### Problem description
Go through the entries below. Copy out every line that contains "sequential".

### Given information
--- src/logic/rvvi_defines.svh ---
// Width, count and cause-code macros for the RVFI to RVVI trace bridge
`ifndef RVVI_DEFINES_SVH
`define RVVI_DEFINES_SVH

////////////////////////////////////////
// Datapath widths
////////////////////////////////////////

// Data and program counter width
`define RVVI_XLEN            32

// Retirement order counter width
`define RVVI_ORDER_W         64

// General purpose register file
`define RVVI_NUM_GPR         32
`define RVVI_GPR_ADDR_W      5

// Cause field widths as carried on the retirement port
`define RVVI_EXC_CAUSE_W     6
`define RVVI_INTR_CAUSE_W    11
`define RVVI_DBG_W           3

////////////////////////////////////////
// Counts and masks
////////////////////////////////////////

`define RVVI_NUM_CSR         8
`define RVVI_NUM_IRQ         32

// Lines 3, 7, 11 and the local interrupts 16 to 31
`define RVVI_IRQ_IMPL_MASK   32'hFFFF_0888

////////////////////////////////////////
// Cause codes
////////////////////////////////////////

// Instruction bus fault, raised outside the core
`define RVVI_EXC_IBUS_FAULT  6'd48

// Data bus fault NMIs
`define RVVI_NMI_LOAD_CAUSE  11'd1024
`define RVVI_NMI_STORE_CAUSE 11'd1025

// Debug entry through an external halt request
`define RVVI_DBG_HALTREQ     3'd3

`endif

--- src/logic/rvvi_pkg.sv ---
// Shared structs for the retirement port, trace record, GPR write-back, events and CSR slots
`include "rvvi_defines.svh"

package rvvi_pkg;

   ////////////////////////////////////////
   // Retirement port side
   ////////////////////////////////////////

   // Trap information for the retiring instruction
   typedef struct packed {
      logic                          trap;
      logic                          exception;
      logic                          debug;
      logic [`RVVI_EXC_CAUSE_W-1:0]  exception_cause;
      logic [`RVVI_DBG_W-1:0]        debug_cause;
      logic [1:0]                    cause_type;
   } rvfi_trap_t;

   // First instruction of a handler carries this
   typedef struct packed {
      logic                          intr;
      logic                          exception;
      logic                          interrupt;
      logic [`RVVI_INTR_CAUSE_W-1:0] cause;
   } rvfi_intr_t;

   typedef struct packed {
      logic                          valid;
      logic [`RVVI_ORDER_W-1:0]      order;
      logic [`RVVI_XLEN-1:0]         insn;
      rvfi_trap_t                    trap;
      rvfi_intr_t                    intr;
      logic                          halt;
      logic [`RVVI_DBG_W-1:0]        dbg;
      logic                          dbg_mode;
      // Bit 0 is NMI pending, bit 1 selects store over load
      logic [1:0]                    nmip;
      logic [1:0]                    mode;
      logic [1:0]                    ixl;
      logic [`RVVI_XLEN-1:0]         pc_rdata;
      logic [`RVVI_XLEN-1:0]         pc_wdata;
      logic [`RVVI_GPR_ADDR_W-1:0]   rd1_addr;
      logic [`RVVI_XLEN-1:0]         rd1_wdata;
   } rvfi_retire_t;

   // One CSR as seen at retirement
   typedef struct packed {
      logic [`RVVI_XLEN-1:0]         wdata;
      logic [`RVVI_XLEN-1:0]         wmask;
      logic [`RVVI_XLEN-1:0]         rdata;
   } csr_port_t;

   ////////////////////////////////////////
   // Trace side
   ////////////////////////////////////////

   typedef struct packed {
      logic                          valid;
      logic [`RVVI_ORDER_W-1:0]      order;
      logic [`RVVI_XLEN-1:0]         insn;
      logic                          trap;
      rvfi_intr_t                    intr;
      logic [1:0]                    mode;
      logic [1:0]                    ixl;
      logic [`RVVI_XLEN-1:0]         pc_rdata;
      logic [`RVVI_XLEN-1:0]         pc_wdata;
   } rvvi_trace_t;

   typedef struct packed {
      logic [`RVVI_NUM_GPR-1:0]      x_wb;
      logic [`RVVI_XLEN-1:0]         x_wdata;
   } gpr_wb_t;

   typedef struct packed {
      logic                          haltreq;
      logic                          nmi;
      logic [`RVVI_INTR_CAUSE_W-1:0] nmi_cause;
      logic                          ibus_fault;
   } net_events_t;

   // Slot numbers of the merged CSRs
   typedef enum logic [2:0] {
      CSR_MSTATUS  = 3'd0,
      CSR_MISA     = 3'd1,
      CSR_MIE      = 3'd2,
      CSR_MTVEC    = 3'd3,
      CSR_MSCRATCH = 3'd4,
      CSR_MEPC     = 3'd5,
      CSR_MCAUSE   = 3'd6,
      CSR_MTVAL    = 3'd7
   } csr_idx_e;

endpackage

--- src/logic/csr_merge.sv ---
// CSR write/read merge with per-retirement change flags
`include "rvvi_defines.svh"

module csr_merge (
   input  logic                  rvvi,
   input  logic                  rst_n,
   input  logic                  capture,
   input  rvvi_pkg::csr_port_t   csr [`RVVI_NUM_CSR],
   output logic [`RVVI_XLEN-1:0] csr_value [`RVVI_NUM_CSR],
   output logic [`RVVI_NUM_CSR-1:0] csr_wb
);

   // Architectural value after the retiring instruction
   logic [`RVVI_XLEN-1:0]    merged [`RVVI_NUM_CSR];
   logic [`RVVI_NUM_CSR-1:0] differs;

   ////////////////////////////////////////
   // Merge
   ////////////////////////////////////////

   // Written bits come from wdata, untouched bits keep rdata
   always_comb begin
      for (int i = 0; i < `RVVI_NUM_CSR; i++) begin
         merged[i]  = (csr[i].wdata & csr[i].wmask) |
                      (csr[i].rdata & ~csr[i].wmask);
         differs[i] = (merged[i] != csr_value[i]);
      end
   end

   ////////////////////////////////////////
   // Stored values and flags
   ////////////////////////////////////////

   // Values start at zero, so a nonzero first capture is flagged
   always_ff @(posedge rvvi) begin
      if (!rst_n) begin
         for (int i = 0; i < `RVVI_NUM_CSR; i++) begin
            csr_value[i] <= '0;
         end
         csr_wb <= '0;
      end else if (capture) begin
         for (int i = 0; i < `RVVI_NUM_CSR; i++) begin
            csr_value[i] <= merged[i];
         end
         csr_wb <= differs;
      end
   end

endmodule

--- src/logic/irq_watch.sv ---
// Interrupt line sampler with a one-cycle change mask
`include "rvvi_defines.svh"

module irq_watch (
   input  logic                     rvvi,
   input  logic                     rst_n,
   input  logic [`RVVI_NUM_IRQ-1:0] irq,
   output logic [`RVVI_NUM_IRQ-1:0] irq_level,
   output logic [`RVVI_NUM_IRQ-1:0] irq_change
);

   logic [`RVVI_NUM_IRQ-1:0] irq_impl;

   // Lines the core does not implement never show up
   assign irq_impl = irq & `RVVI_IRQ_IMPL_MASK;

   // irq_level holds the previous sample, so the XOR marks edges
   always_ff @(posedge rvvi) begin
      if (!rst_n) begin
         irq_level  <= '0;
         irq_change <= '0;
      end else begin
         irq_change <= irq_impl ^ irq_level;
         irq_level  <= irq_impl;
      end
   end

endmodule

--- src/logic/net_events.sv ---
// Halt request, NMI and instruction bus fault levels updated per retirement
`include "rvvi_defines.svh"

module net_events (
   input  logic                   rvvi,
   input  logic                   rst_n,
   input  logic                   capture,
   input  rvvi_pkg::rvfi_retire_t retire,
   output rvvi_pkg::net_events_t  events
);

   logic nmi_cause_hit;
   logic nmi_next;
   logic halt_next;
   logic ibus_next;

   ////////////////////////////////////////
   // Level decode
   ////////////////////////////////////////

   // Debug entry caused by haltreq while in debug mode
   assign halt_next = (retire.dbg == `RVVI_DBG_HALTREQ) && retire.dbg_mode;

   // Load or store bus error taken as NMI
   assign nmi_cause_hit = retire.intr.intr && retire.intr.interrupt &&
                          ((retire.intr.cause == `RVVI_NMI_LOAD_CAUSE) ||
                           (retire.intr.cause == `RVVI_NMI_STORE_CAUSE));

   // A pending NMI counts even before the handler is entered
   assign nmi_next = nmi_cause_hit || retire.nmip[0];

   assign ibus_next = retire.trap.trap && retire.trap.exception &&
                      (retire.trap.exception_cause == `RVVI_EXC_IBUS_FAULT);

   ////////////////////////////////////////
   // Level registers
   ////////////////////////////////////////

   always_ff @(posedge rvvi) begin
      if (!rst_n) begin
         events <= '0;
      end else if (capture) begin
         events.haltreq    <= halt_next;
         events.nmi        <= nmi_next;
         events.ibus_fault <= ibus_next;
         // Cause is kept once the NMI level drops
         if (nmi_next) begin
            events.nmi_cause <= retire.intr.cause;
         end
      end
   end

endmodule

--- src/logic/retire_ctrl.sv ---
// Retirement novelty detector that issues the capture strobe
`include "rvvi_defines.svh"

module retire_ctrl (
   input  logic                   rvvi,
   input  logic                   rst_n,
   input  rvvi_pkg::rvfi_retire_t retire,
   output logic                   capture
);

   // Order of the last retirement passed downstream
   logic [`RVVI_ORDER_W-1:0] last_order;

   // Set once the first retirement after reset has been taken
   logic                     seen;

   logic                     order_new;

   ////////////////////////////////////////
   // Novelty test
   ////////////////////////////////////////

   // The core may hold valid with the same order for several cycles
   assign order_new = !seen || (retire.order != last_order);
   assign capture   = retire.valid && order_new;

   ////////////////////////////////////////
   // Order tracking
   ////////////////////////////////////////

   always_ff @(posedge rvvi) begin
      if (!rst_n) begin
         seen       <= 1'b0;
         last_order <= '0;
      end else if (capture) begin
         seen       <= 1'b1;
         last_order <= retire.order;
      end
   end

endmodule

--- src/logic/retire_trace.sv ---
// Trace record and GPR write-back registers loaded on each capture
`include "rvvi_defines.svh"

module retire_trace (
   input  logic                   rvvi,
   input  logic                   rst_n,
   input  logic                   capture,
   input  rvvi_pkg::rvfi_retire_t retire,
   output rvvi_pkg::rvvi_trace_t  trace,
   output rvvi_pkg::gpr_wb_t      gpr
);

   logic                      ibus_trap;
   logic [`RVVI_NUM_GPR-1:0]  wb_onehot;
   logic [`RVVI_XLEN-1:0]     wb_data;

   ////////////////////////////////////////
   // Next record
   ////////////////////////////////////////

   // Only the externally raised fetch fault is flagged as a trap,
   // every other trap is derived by the reference model itself
   assign ibus_trap = retire.trap.trap &&
                      (retire.trap.exception_cause == `RVVI_EXC_IBUS_FAULT);

   always_comb begin
      wb_onehot                  = '0;
      wb_onehot[retire.rd1_addr] = 1'b1;
   end

   // x0 always reads back as zero
   assign wb_data = (retire.rd1_addr == '0) ? '0 : retire.rd1_wdata;

   ////////////////////////////////////////
   // Registers
   ////////////////////////////////////////

   always_ff @(posedge rvvi) begin
      if (!rst_n) begin
         trace.valid <= 1'b0;
      end else begin
         // One cycle per new retirement
         trace.valid <= capture;
      end

      if (capture) begin
         trace.order    <= retire.order;
         trace.insn     <= retire.insn;
         trace.trap     <= ibus_trap;
         trace.intr     <= retire.intr;
         trace.mode     <= retire.mode;
         trace.ixl      <= retire.ixl;
         trace.pc_rdata <= retire.pc_rdata;
         trace.pc_wdata <= retire.pc_wdata;

         gpr.x_wb       <= wb_onehot;
         gpr.x_wdata    <= wb_data;
      end
   end

endmodule

--- src/logic/rvfi_rvvi_bridge.sv ---
// Top level of the RVFI to RVVI trace bridge
`include "rvvi_defines.svh"

module rvfi_rvvi_bridge (
   input  logic                     rvvi,
   input  logic                     rst_n,
   input  rvvi_pkg::rvfi_retire_t   retire,
   input  rvvi_pkg::csr_port_t      csr [`RVVI_NUM_CSR],
   input  logic [`RVVI_NUM_IRQ-1:0] irq,
   output rvvi_pkg::rvvi_trace_t    trace,
   output rvvi_pkg::gpr_wb_t        gpr,
   output logic [`RVVI_XLEN-1:0]    csr_value [`RVVI_NUM_CSR],
   output logic [`RVVI_NUM_CSR-1:0] csr_wb,
   output rvvi_pkg::net_events_t    events,
   output logic [`RVVI_NUM_IRQ-1:0] irq_level,
   output logic [`RVVI_NUM_IRQ-1:0] irq_change
);

   // High in the cycle a new retirement is sampled
   logic capture;

   retire_ctrl u_retire_ctrl (
      .rvvi    (rvvi),
      .rst_n   (rst_n),
      .retire  (retire),
      .capture (capture)
   );

   retire_trace u_retire_trace (
      .rvvi    (rvvi),
      .rst_n   (rst_n),
      .capture (capture),
      .retire  (retire),
      .trace   (trace),
      .gpr     (gpr)
   );

   csr_merge u_csr_merge (
      .rvvi      (rvvi),
      .rst_n     (rst_n),
      .capture   (capture),
      .csr       (csr),
      .csr_value (csr_value),
      .csr_wb    (csr_wb)
   );

   net_events u_net_events (
      .rvvi    (rvvi),
      .rst_n   (rst_n),
      .capture (capture),
      .retire  (retire),
      .events  (events)
   );

   // Interrupt lines run independently of retirement
   irq_watch u_irq_watch (
      .rvvi       (rvvi),
      .rst_n      (rst_n),
      .irq        (irq),
      .irq_level  (irq_level),
      .irq_change (irq_change)
   );

endmodule

--- config.mk ---
export PLATFORM = sky130hd
export DESIGN_NAME = rvfi_rvvi_bridge
export DESIGN_NICKNAME = d
export VERILOG_FILES = /design/src/logic/rvvi_pkg.sv /design/src/logic/csr_merge.sv /design/src/logic/irq_watch.sv /design/src/logic/net_events.sv /design/src/logic/retire_ctrl.sv /design/src/logic/retire_trace.sv /design/src/logic/rvfi_rvvi_bridge.sv
export VERILOG_INCLUDE_DIRS = /design/src /design/src/logic
export SDC_FILE = /design/constraint.sdc
export NUM_CORES = 1
export LEC_CHECK = 0
export BUFFER_PORTS_ARGS = -buffer_cell sky130_fd_sc_hd__buf_2
export CAP_MARGIN = 40
export CORE_AREA = 2 2 634 636
export DETAILED_ROUTE_END_ITERATION = 7
export DIE_AREA = 0 0 636 638
export HOLD_SLACK_MARGIN = 0.06
export MAX_ROUTING_LAYER = met4
export PLACE_DENSITY_LB_ADDON = 0.25
export RECOVER_POWER = 100
export SETUP_SLACK_MARGIN = 0.02
export SYNTH_ARGS = -nofsm -noshare
export SYNTH_HDL_FRONTEND = slang
export SYNTH_SLANG_ARGS = --single-unit
--- constraint.sdc ---
create_clock -name rvvi -period 8.5 [get_ports rvvi]
set_input_delay 1.275 -clock rvvi [delete_from_list [all_inputs] [get_ports rvvi]]
set_output_delay 1.275 -clock rvvi [all_outputs]
set_load 0.05 [all_outputs]
==> impl_metrics.py <==
metrics = {
    "floorplanning": {
        "start_util_pct": 7.23,
        "die_y_um": 638,
        "ioPinCount": 1625,
        "rows": 232,
        "die_w_um": 636,
        "core_area_mm2": 0.399,
        "dieArea_mm2": 0.406,
    },
    "global_routing": {
        "gr-total-overflow": 0,
        "grt_pass1_wl_um": 298000,
        "grt_start_max_net_pins": 169,
        "grt_use_total_pct": 11.6,
        "first_global_vias": 27500,
        "antenna_found_initial": 82,
    },
    "placement": {
        "hpwl_um": 205000,
        "globalplace.congestion": 0.961,
        "portBuffers": 1577,
        "dp_cells": 9224,
    },
    "routing": {
        "vias": 27200,
        "avgViaCountPerCell": 2.87,
        "wirelength_um": 241000,
        "initialDrtViolationCount": 1471,
        "wl_per_cell_um": 25.5,
        "drc": 0,
        "firstDrtPassIters": 5,
        "antenna_left": 0,
    },
    "cells_and_area": {
        "drive_above_1_share_pct": 29.2,
        "area_growth_pct": 59.9,
        "nFillCells": 46000,
        "instances_no_fill": 9457,
        "nNetsFinal": 5097,
    },
    "timing": {
        "fmax_mhz": 155,
        "min_period_over_period_pct": 75.9,
        "worst_hold_slack_ns": 0.455,
        "clock_skew_ns": 0.119,
        "rsz0062_at_grt": "false",
        "relSlewSlack_pct": -144,
        "hold_viol": 0,
        "slew_violations": 234,
        "fin_crit_ns": 6.45,
        "fin_setup_tns_ns": 0,
        "final-setup-viol-count": 0,
        "tightestPinTransition_ns": 3.66,
    },
    "synthesis": {
        "syn_inst": 2475,
        "synth.distinct_cells": 42,
        "ys_seq_elements": 625,
        "syn_area_per_cell_um2": 11.6,
        "yosysTopAreaCell": "dfxtp_1",
        "yosysTopAreaCellShare_pct": 26.6,
        "yosysWarnings": 0,
        "seq_area_frac_synth_pct": 51.9,
        "ys_top_cells_by_area": "dfxtp_1 27%, edfxtp_1 25%, mux2i_1 12%",
        "syn-cell-area_mm2": 0.0288,
    },
    "worst_setup_path": {
        "critPathLaunchType": "primary input",
        "rrSetupSlack_ns": 2.49,
        "worstPathRequired_ns": 9.16,
        "cp_max_fo": 168,
        "path_class": "primary input to flip-flop",
        "critPathCaptureType": "flip-flop",
        "cp.arrival_ns": 7.11,
    },
    "cts": {
        "cts_hold_buf": 0,
        "postCtsSetupRepairBufs": 0,
        "cts_resized": 0,
        "path_clk_slew_ns": 0.06,
        "clkLatencyLatePin_ns": 0.85,
        "cts_sinks": 625,
        "cts_buffer_depth": 4,
        "numCtsBuffers": 97,
        "clockRootBuffer": "clkbuf_16",
        "cts_htree_levels": 3,
        "tritoncts": "done",
    },
    "run_status": {
        "violations": "max-capacitance violations, max-slew violations",
        "status": "finished with violations",
    },
    "pwr": {
        "power.density_mw_per_mm2": 220,
        "p_leak_nw": 18.4,
        "ir_drop_mv": 0.154,
    },
    "hold_path": {
        "hp-class": "flip-flop to flip-flop",
    },
    "run": {
        "cap_violations": 8,
    },
}
## worst paths after layout
path,cells after the start,from,endpoint
min,2,u_net_events.events[4],u_net_events.events[4]
max,5,rst_n,u_csr_merge.csr_wb[6]
min reg2reg,2,u_net_events.events[4],u_net_events.events[4]
max reg2reg,12,u_retire_ctrl.last_order[6],u_csr_merge.csr_value[137]
## worst max-delay path, stage by stage
cell	delay [ns]
clkbuf_1	2.51
clkbuf_1	2.09
buf_12	0.44
o21ai_0	0.22
mux2i_1	0.17
## metal layers
metal / track usage, % / wire length, µm / part of all wire [%]
met5: - / 0 / 0
met4: 1.90 / 4860 / 2.0
met3: 4.74 / 23500 / 9.8
met2: 21.1 / 126000 / 52
met1: 11.7 / 86600 / 36
## report_power, final
part / internal (mW) / leakage [nW] / switching, mW / total [mW]
clock: 2.66 / 1.63 / 1.72 / 4.38
combinational: 0.592 / 11.2 / 1.66 / 2.25
sequential: 3.34 / 5.54 / 0.151 / 3.49
total: 6.59 / 18.4 / 3.53 / 10.1
## state kept, by name, indices dropped and copies added, names as in the netlist
name	flops
u_net_events.events	14
u_retire_ctrl.last_order	64
u_irq_watch.irq_level	19
u_irq_watch.irq_change	19
u_retire_trace.gpr	64
u_csr_merge.csr_wb	8
u_retire_trace.trace	180
u_csr_merge.csr_value	256
u_retire_ctrl.seen	1
## layout by cell type, fill, tap and decap left out, types with 8 or more instances in the layout
master | synthesis | routed
buf_4 | 26 | 59
clkbuf_8 | 0 | 11
dfxtp_1 | 382 | 382
diode_2 | 0 | 56
nand2b_1 | 12 | 12
buf_2 | 12 | 930
xor2_1 | 55 | 55
and2_0 | 0 | 28
o211a_1 | 225 | 225
conb_1 | 1 | 26
clkinvlp_4 | 0 | 9
bufinv_16 | 0 | 15
clkbuf_1 | 147 | 674
o21ai_0 | 8 | 8
nand4_1 | 24 | 24
mux2_2 | 31 | 31
edfxtp_1 | 243 | 243
nor4_1 | 73 | 68
o211ai_1 | 226 | 226
nand2_1 | 226 | 226
clkbuf_16 | 0 | 97
xnor2_1 | 273 | 273
mux2i_1 | 340 | 337
clkinv_2 | 0 | 11
and2_1 | 51 | 23
nor2_1 | 56 | 56
inv_1 | 9 | 9
## cells by family (layout without fill, tap and decap cells)
logic type      after synthesis  count (layout)  synth area share (%)
flops                       625             625                  51.9
xor+xnor                    328             328                  9.97
mux                         371             371                  13.0
simple gates                465             465                  7.72
compound gates              474             474                  14.2
other cells                   1              82                0.0130
buf+inv                     211            1847                  3.14
## metrics by stage
step	cell area [µm²]	util, %	setup slack [ns]	total power, mW
5_1_grt	46000	11.6	1.66	10.6
6_report	46100	11.6	2.05	10.1
3_3_place_gp	43000	10.8	2.36	5.93
4_1_cts	46800	11.7	3.30	10.5
3_5_place_dp	43400	10.9	2.41	5.96
2_1_floorplan	28900	-	2.80	4.82
## final cells by class
type,instances,area (µm²),area share (%)
inverter,10,45.0,0.0978
clock inverter,52,738,1.60
tap,5265,6590,14.3
sequential,625,14900,32.4
antenna,56,140,0.304
multi-input combinational,1664,13100,28.5
timing repair buffer,1660,7850,17.0
clock buffer,125,2640,5.74
## cell usage after synthesis
cell       number
mux2i_1       340
nor4_1         73
o211a_1       225
or3_1           1
o21ai_2         1
or2_2           2
xor2_1         55
dfxtp_1       382
and4_1          1
a31oi_1         2
o2111ai_1       4
clkbuf_1      147
o21ai_0         8
mux2_2         31
buf_2          12
conb_1          1
inv_1           9
nand2_1       226
o221ai_1        1
a31o_2          1
a22o_1          1
inv_2           1
and2_1         51
o22ai_1         1
nand3_1         4
buf_1          16
a221o_1         1
nor2b_1         3
and4b_1         1
nand3b_1        3
edfxtp_1      243
or3b_2          2
nor2_1         56
nor4b_1         4
xnor2_1       273
nor3_1          1
nand4_1        24
buf_4          26
o211ai_1      226
nand2b_1       12
or2_0           1
a21oi_1         3
Power figures use the tool's default switching activity.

### Exercise response
sequential: 3.34 / 5.54 / 0.151 / 3.49
sequential,625,14900,32.4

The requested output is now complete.